Arrêté du 16 décembre 2025 portant sur les garanties décès et invalidité des salariés
24 décembre 2025
L’arrêté du 16 décembre 2025 rend obligatoire l’avenant n°3 du 9 juillet 2025 à l’accord collectif du 20 avril 2016 relatif aux garanties décès et invalidité des salariés non- cadre du transport.
L’accord du 20 avril 2016 visait à « consolider, sécuriser et moderniser le modèle de protection sociale en instaurant un mécanisme par points, prenant en compte les problématiques spécifiques à leurs métiers, ainsi que le nouveau contexte et les nouvelles contraintes économiques, sociales et juridiques.
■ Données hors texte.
File: config.mk
export PLATFORM = sky130hd
export DESIGN_NAME = motion_magnitude_tone_mapper_unit
export DESIGN_NICKNAME = d
export VERILOG_FILES = /design/src/rtl/mmtm_pkg.sv /design/src/rtl/mmtm_seq.sv /design/src/rtl/mmtm_datapath.sv /design/src/rtl/motion_magnitude_tone_mapper_unit.sv
export SDC_FILE = /design/constraint.sdc
export NUM_CORES = 2
export LEC_CHECK = 0
export BUFFER_PORTS_ARGS = -buffer_cell sky130_fd_sc_hd__buf_2
export CORE_ASPECT_RATIO = 0.8
export CORE_MARGIN = 2
export CORE_UTILIZATION = 50
export DETAILED_ROUTE_END_ITERATION = 7
export GPL_TIMING_DRIVEN = 0
export PLACE_DENSITY = 0.68
export SLEW_MARGIN = 20
export SYNTH_ARGS = -nofsm -noshare
export SYNTH_HDL_FRONTEND = slang
export SYNTH_SLANG_ARGS = --single-unit
File: constraint.sdc
create_clock -name clk -period 13.85 [get_ports clk]
set_clock_uncertainty 0.2 [all_clocks]
set_input_delay 0 -clock clk [delete_from_list [all_inputs] [get_ports clk]]
set_output_delay 0 -clock clk [all_outputs]
set_load 0.005 [all_outputs]
File: src/rtl/mmtm_pkg.sv
// Shared types, operation codes and arithmetic constants of the motion magnitude tone mapper.
package mmtm_pkg;

  localparam int AXIS_W     = 16;
  localparam int TONE_W     = 10;
  localparam int CFG_ADDR_W = 4;
  localparam int CFG_DATA_W = 32;

  localparam int AXIS_COUNT     = 6;
  localparam int AXES_PER_GROUP = 3;

  // Divide by 100: multiply by ceil(2^19 / 100), keep bits above 19.
  localparam logic [12:0] AXIS_RECIP = 13'd5243;
  localparam int          AXIS_SHIFT = 19;
  // Divide by 1500: multiply by ceil(2^31 / 1500), keep bits above 31.
  localparam logic [20:0] TONE_RECIP = 21'd1431656;
  localparam int          TONE_SHIFT = 31;
  // Divide by 1000: multiply by ceil(2^30 / 1000), keep bits above 30.
  localparam logic [20:0] MIX_RECIP  = 21'd1073742;
  localparam int          MIX_SHIFT  = 30;

  localparam logic [TONE_W-1:0] WEIGHT_FULL  = 10'd1000;
  localparam logic [TONE_W-1:0] TONE_RESET   = 10'd20;
  localparam logic [TONE_W-1:0] MIN_RESET    = 10'd20;
  localparam logic [TONE_W-1:0] MAX_RESET    = 10'd300;
  localparam logic [TONE_W-1:0] WEIGHT_RESET = 10'd200;

  // Highest power of four that the root loop starts from.
  localparam logic [18:0] ROOT_TOP = 19'h40000;

  typedef logic [3:0] op_t;

  localparam op_t OP_LOAD    = 4'd0;
  localparam op_t OP_DIVAX   = 4'd1;
  localparam op_t OP_SQAX    = 4'd2;
  localparam op_t OP_ACCUM   = 4'd3;
  localparam op_t OP_SQINIT  = 4'd4;
  localparam op_t OP_SQSTEP  = 4'd5;
  localparam op_t OP_MAGADD  = 4'd6;
  localparam op_t OP_SQSUM   = 4'd7;
  localparam op_t OP_DIVTONE = 4'd8;
  localparam op_t OP_CLAMP   = 4'd9;
  localparam op_t OP_MULNEW  = 4'd10;
  localparam op_t OP_MULOLD  = 4'd11;
  localparam op_t OP_MIXADD  = 4'd12;
  localparam op_t OP_DIVMIX  = 4'd13;
  localparam op_t OP_EMIT    = 4'd14;

  typedef struct packed {
    op_t  op;
    logic go;
  } ctrl_t;

  typedef struct packed {
    logic axis_more;
    logic root_more;
    logic group_more;
  } stat_t;

endpackage

File: src/rtl/mmtm_seq.sv
// Microcode sequencer: step counter, control ROM and jump logic.
module mmtm_seq (
  input  logic            clk,
  input  logic            rst,
  input  logic            in_valid,
  input  logic            out_valid,
  input  logic            out_ready,
  input  mmtm_pkg::stat_t stat,
  output mmtm_pkg::ctrl_t ctrl,
  output logic            in_ready
);
  import mmtm_pkg::*;

  typedef logic [2:0] cond_t;
  typedef logic [3:0] step_t;

  localparam cond_t JC_NEXT     = 3'd0;
  localparam cond_t JC_WAIT_IN  = 3'd1;
  localparam cond_t JC_AXIS     = 3'd2;
  localparam cond_t JC_ROOT     = 3'd3;
  localparam cond_t JC_GROUP    = 3'd4;
  localparam cond_t JC_WAIT_OUT = 3'd5;

  localparam step_t ST_IDLE = 4'd0;
  localparam step_t ST_AXIS = 4'd1;
  localparam step_t ST_ROOT = 4'd5;
  localparam step_t ST_EMIT = 4'd14;

  typedef struct packed {
    op_t   op;
    cond_t cond;
    step_t target;
    logic  wrap;
  } cw_t;

  function automatic cw_t rom(input step_t step);
    cw_t cw;
    unique case (step)
      4'd0:    cw = '{OP_LOAD,    JC_WAIT_IN,  ST_IDLE, 1'b0};
      4'd1:    cw = '{OP_DIVAX,   JC_NEXT,     ST_IDLE, 1'b0};
      4'd2:    cw = '{OP_SQAX,    JC_NEXT,     ST_IDLE, 1'b0};
      4'd3:    cw = '{OP_ACCUM,   JC_AXIS,     ST_AXIS, 1'b0};
      4'd4:    cw = '{OP_SQINIT,  JC_NEXT,     ST_IDLE, 1'b0};
      4'd5:    cw = '{OP_SQSTEP,  JC_ROOT,     ST_ROOT, 1'b0};
      4'd6:    cw = '{OP_MAGADD,  JC_GROUP,    ST_AXIS, 1'b0};
      4'd7:    cw = '{OP_SQSUM,   JC_NEXT,     ST_IDLE, 1'b0};
      4'd8:    cw = '{OP_DIVTONE, JC_NEXT,     ST_IDLE, 1'b0};
      4'd9:    cw = '{OP_CLAMP,   JC_NEXT,     ST_IDLE, 1'b0};
      4'd10:   cw = '{OP_MULNEW,  JC_NEXT,     ST_IDLE, 1'b0};
      4'd11:   cw = '{OP_MULOLD,  JC_NEXT,     ST_IDLE, 1'b0};
      4'd12:   cw = '{OP_MIXADD,  JC_NEXT,     ST_IDLE, 1'b0};
      4'd13:   cw = '{OP_DIVMIX,  JC_NEXT,     ST_IDLE, 1'b0};
      4'd14:   cw = '{OP_EMIT,    JC_WAIT_OUT, ST_EMIT, 1'b1};
      default: cw = '{OP_LOAD,    JC_WAIT_IN,  ST_IDLE, 1'b0};
    endcase
    return cw;
  endfunction

  step_t pc;
  step_t pc_next;
  cw_t   cw;
  logic  hit;
  logic  waiting;

  assign cw = rom(pc);

  always_comb begin
    case (cw.cond)
      JC_WAIT_IN:  hit = !in_valid;
      JC_AXIS:     hit = stat.axis_more;
      JC_ROOT:     hit = stat.root_more;
      JC_GROUP:    hit = stat.group_more;
      JC_WAIT_OUT: hit = out_valid && !out_ready;
      default:     hit = 1'b0;
    endcase
  end

  // A wait step that hits holds its step and suppresses its action.
  assign waiting = (cw.cond == JC_WAIT_IN || cw.cond == JC_WAIT_OUT) && hit;

  always_comb begin
    if (hit) begin
      pc_next = cw.target;
    end else if (cw.wrap) begin
      pc_next = ST_IDLE;
    end else begin
      pc_next = pc + 4'd1;
    end
  end

  always_ff @(posedge clk) begin
    if (rst) begin
      pc <= ST_IDLE;
    end else begin
      pc <= pc_next;
    end
  end

  assign ctrl.op  = cw.op;
  assign ctrl.go  = !waiting;
  assign in_ready = (cw.op == OP_LOAD);

endmodule

File: src/rtl/mmtm_datapath.sv
// Datapath: sample registers, shared multiplier, root unit, clamp and smoothing registers.
module mmtm_datapath (
  input  logic                                clk,
  input  logic                                rst,
  input  mmtm_pkg::ctrl_t                     ctrl,
  output mmtm_pkg::stat_t                     stat,
  input  logic signed [mmtm_pkg::AXIS_W-1:0]  accel_x,
  input  logic signed [mmtm_pkg::AXIS_W-1:0]  accel_y,
  input  logic signed [mmtm_pkg::AXIS_W-1:0]  accel_z,
  input  logic signed [mmtm_pkg::AXIS_W-1:0]  gyro_x,
  input  logic signed [mmtm_pkg::AXIS_W-1:0]  gyro_y,
  input  logic signed [mmtm_pkg::AXIS_W-1:0]  gyro_z,
  input  logic        [mmtm_pkg::TONE_W-1:0]  min_tone,
  input  logic        [mmtm_pkg::TONE_W-1:0]  max_tone,
  input  logic        [mmtm_pkg::TONE_W-1:0]  smoothing_permille,
  output logic        [mmtm_pkg::TONE_W-1:0]  smoothed_tone
);
  import mmtm_pkg::*;

  logic signed [AXIS_W-1:0] ax [0:AXIS_COUNT-1];
  logic [2:0]               idx;
  logic [41:0]              prod;
  logic [41:0]              prod_next;
  logic [20:0]              mul_a;
  logic [20:0]              mul_b;
  logic [18:0]              acc;
  logic [18:0]              rad;
  logic [18:0]              res;
  logic [18:0]              bitm;
  logic [10:0]              mag_sum;
  logic [TONE_W-1:0]        clamped;
  logic [TONE_W-1:0]        weight_eff;
  logic [TONE_W-1:0]        tone_mem;
  logic [19:0]              blend;

  logic signed [AXIS_W-1:0] ax_sel;
  logic [AXIS_W:0]          ax_ext;
  logic [AXIS_W:0]          ax_mag;
  logic [8:0]               axis_q;
  logic [19:0]              trial;
  logic                     fits;
  logic [TONE_W-1:0]        raw;
  logic [TONE_W-1:0]        clamp_val;
  logic [TONE_W-1:0]        weight_sat;

  assign ax_sel = ax[idx];
  assign ax_ext = {ax_sel[AXIS_W-1], ax_sel};
  assign ax_mag = ax_sel[AXIS_W-1] ? ((AXIS_W+1)'(0) - ax_ext) : ax_ext;
  assign axis_q = prod[AXIS_SHIFT+8:AXIS_SHIFT];

  assign trial = {1'b0, res} + {1'b0, bitm};
  assign fits  = ({1'b0, rad} >= trial);

  assign raw = prod[TONE_SHIFT+TONE_W-1:TONE_SHIFT];

  always_comb begin
    if (raw < min_tone) begin
      clamp_val = min_tone;
    end else if (raw > max_tone) begin
      clamp_val = max_tone;
    end else begin
      clamp_val = raw;
    end
  end

  assign weight_sat = (smoothing_permille > WEIGHT_FULL) ? WEIGHT_FULL : smoothing_permille;

  // Operand select for the one shared multiplier.
  always_comb begin
    case (ctrl.op)
      OP_DIVAX: begin
        mul_a = 21'(ax_mag);
        mul_b = 21'(AXIS_RECIP);
      end
      OP_SQAX: begin
        mul_a = 21'(axis_q);
        mul_b = 21'(axis_q);
      end
      OP_SQSUM: begin
        mul_a = 21'(mag_sum);
        mul_b = 21'(mag_sum);
      end
      OP_DIVTONE: begin
        mul_a = prod[20:0];
        mul_b = TONE_RECIP;
      end
      OP_MULNEW: begin
        mul_a = 21'(clamped);
        mul_b = 21'(weight_eff);
      end
      OP_MULOLD: begin
        mul_a = 21'(tone_mem);
        mul_b = 21'(WEIGHT_FULL - weight_eff);
      end
      OP_DIVMIX: begin
        mul_a = 21'(blend);
        mul_b = MIX_RECIP;
      end
      default: begin
        mul_a = '0;
        mul_b = '0;
      end
    endcase
  end

  assign prod_next = mul_a * mul_b;

  always_ff @(posedge clk) begin
    if (ctrl.go) begin
      case (ctrl.op) inside
        OP_LOAD: begin
          ax[0]   <= accel_x;
          ax[1]   <= accel_y;
          ax[2]   <= accel_z;
          ax[3]   <= gyro_x;
          ax[4]   <= gyro_y;
          ax[5]   <= gyro_z;
          idx     <= '0;
          acc     <= '0;
          mag_sum <= '0;
        end
        OP_DIVAX, OP_SQAX, OP_SQSUM, OP_DIVTONE, OP_MULNEW, OP_DIVMIX: begin
          prod <= prod_next;
        end
        OP_ACCUM: begin
          acc <= acc + {1'b0, prod[17:0]};
          idx <= idx + 3'd1;
        end
        OP_SQINIT: begin
          rad  <= acc;
          res  <= '0;
          bitm <= ROOT_TOP;
          acc  <= '0;
        end
        OP_SQSTEP: begin
          if (fits) begin
            rad <= rad - trial[18:0];
            res <= (res >> 1) + bitm;
          end else begin
            res <= res >> 1;
          end
          bitm <= bitm >> 2;
        end
        OP_MAGADD: begin
          mag_sum <= mag_sum + {1'b0, res[9:0]};
        end
        OP_CLAMP: begin
          clamped    <= clamp_val;
          weight_eff <= weight_sat;
        end
        OP_MULOLD: begin
          blend <= prod[19:0];
          prod  <= prod_next;
        end
        OP_MIXADD: begin
          blend <= blend + prod[19:0];
        end
        default: begin
        end
      endcase
    end
  end

  // Stored tone doubles as the output register; it only moves when the output is free.
  always_ff @(posedge clk) begin
    if (rst) begin
      tone_mem <= TONE_RESET;
    end else if (ctrl.go && ctrl.op == OP_EMIT) begin
      tone_mem <= prod[MIX_SHIFT+TONE_W-1:MIX_SHIFT];
    end
  end

  assign stat.axis_more  = (idx != 3'(AXES_PER_GROUP - 1)) && (idx != 3'(AXIS_COUNT - 1));
  assign stat.root_more  = !bitm[0];
  assign stat.group_more = (idx != 3'(AXIS_COUNT));

  assign smoothed_tone = tone_mem;

endmodule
A travers le présent accord, les parties signataires décident d’engager la première étape d’une modernisation des régimes de protection sociale existants poursuivant, au-delà du maintien du respect des dispositions requises pour le bénéfice des exonérations de cotisations sociales et fiscales, les objectifs suivants :
1. Investir sur la prévention et l’accompagnement des salariés tout au long de leur carrière professionnelle ;
2. Maintenir une mutualisation des risques au niveau de la branche, garante d’un haut degré de solidarité et de la maîtrise des coûts de la protection sociale ;
3. Améliorer la couverture des salariés concernés en cas de survenance d’un accident de la vie, notamment en cas d’invalidité (création d’une garantie en cas d’invalidité 1re catégorie, versement d’une rente au lieu d’un capital en cas d’invalidité 2e ou 3e catégorie) ou d’inaptitude à la conduite (versement d’un capital dans certaines situations actuellement non couvertes, suppression de toute condition d’âge). »
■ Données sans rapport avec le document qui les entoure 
==> config.mk <==
export PLATFORM = sky130hd
export DESIGN_NAME = cidh_queue
export DESIGN_NICKNAME = d
export VERILOG_FILES = /design/src/rtl/core/connection_id_hash_table_assert.svh /design/src/rtl/core/cidh_pkg.sv /design/src/rtl/core/cidh_queue.sv
export SDC_FILE = /design/constraint.sdc
export NUM_CORES = 1
export LEC_CHECK = 0
export BUFFER_PORTS_ARGS = -buffer_cell sky130_fd_sc_hd__buf_2
export CAP_MARGIN = 20
export CORE_ASPECT_RATIO = 1.4
export CORE_UTILIZATION = 47
export CTS_CLUSTER_DIAMETER = 50
export DETAILED_ROUTE_END_ITERATION = 16
export GPL_ROUTABILITY_DRIVEN = 1
export PLACE_DENSITY = 0.78
export SLEW_MARGIN = 10
export SYNTH_ARGS = -nofsm -noshare
export SYNTH_HDL_FRONTEND = slang
export SYNTH_SLANG_ARGS = --single-unit
==> constraint.sdc <==
create_clock -name clk_i -period 10.3 [get_ports clk_i]
set_clock_uncertainty 0.1 [all_clocks]
set_input_delay 2.06 -clock clk_i [delete_from_list [all_inputs] [get_ports clk_i]]
set_output_delay 2.06 -clock clk_i [all_outputs]
set_load 0.03 [all_outputs]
L’avenant n°3 actualise ces garanties de protection sociale complémentaire.
Par cet arrêté, l’État étend l’application de ces dispositions à l’ensemble du secteur des transports.
Elles deviennent obligatoires pour tous les employeurs concernés puisque à compter du 1er janvier 2026 les entreprises de logistique devront se conformer a ce dispositif.
Tous les salariés relevant du champ de l’accord bénéficient désormais de ces garanties.
Le régime est financé par une cotisation de 0,7% des rémunérations supportée à 50/50 par l’employeur et le salarié, dont 0.05% est affecté à des prestations relevant du Haut degré de solidarité.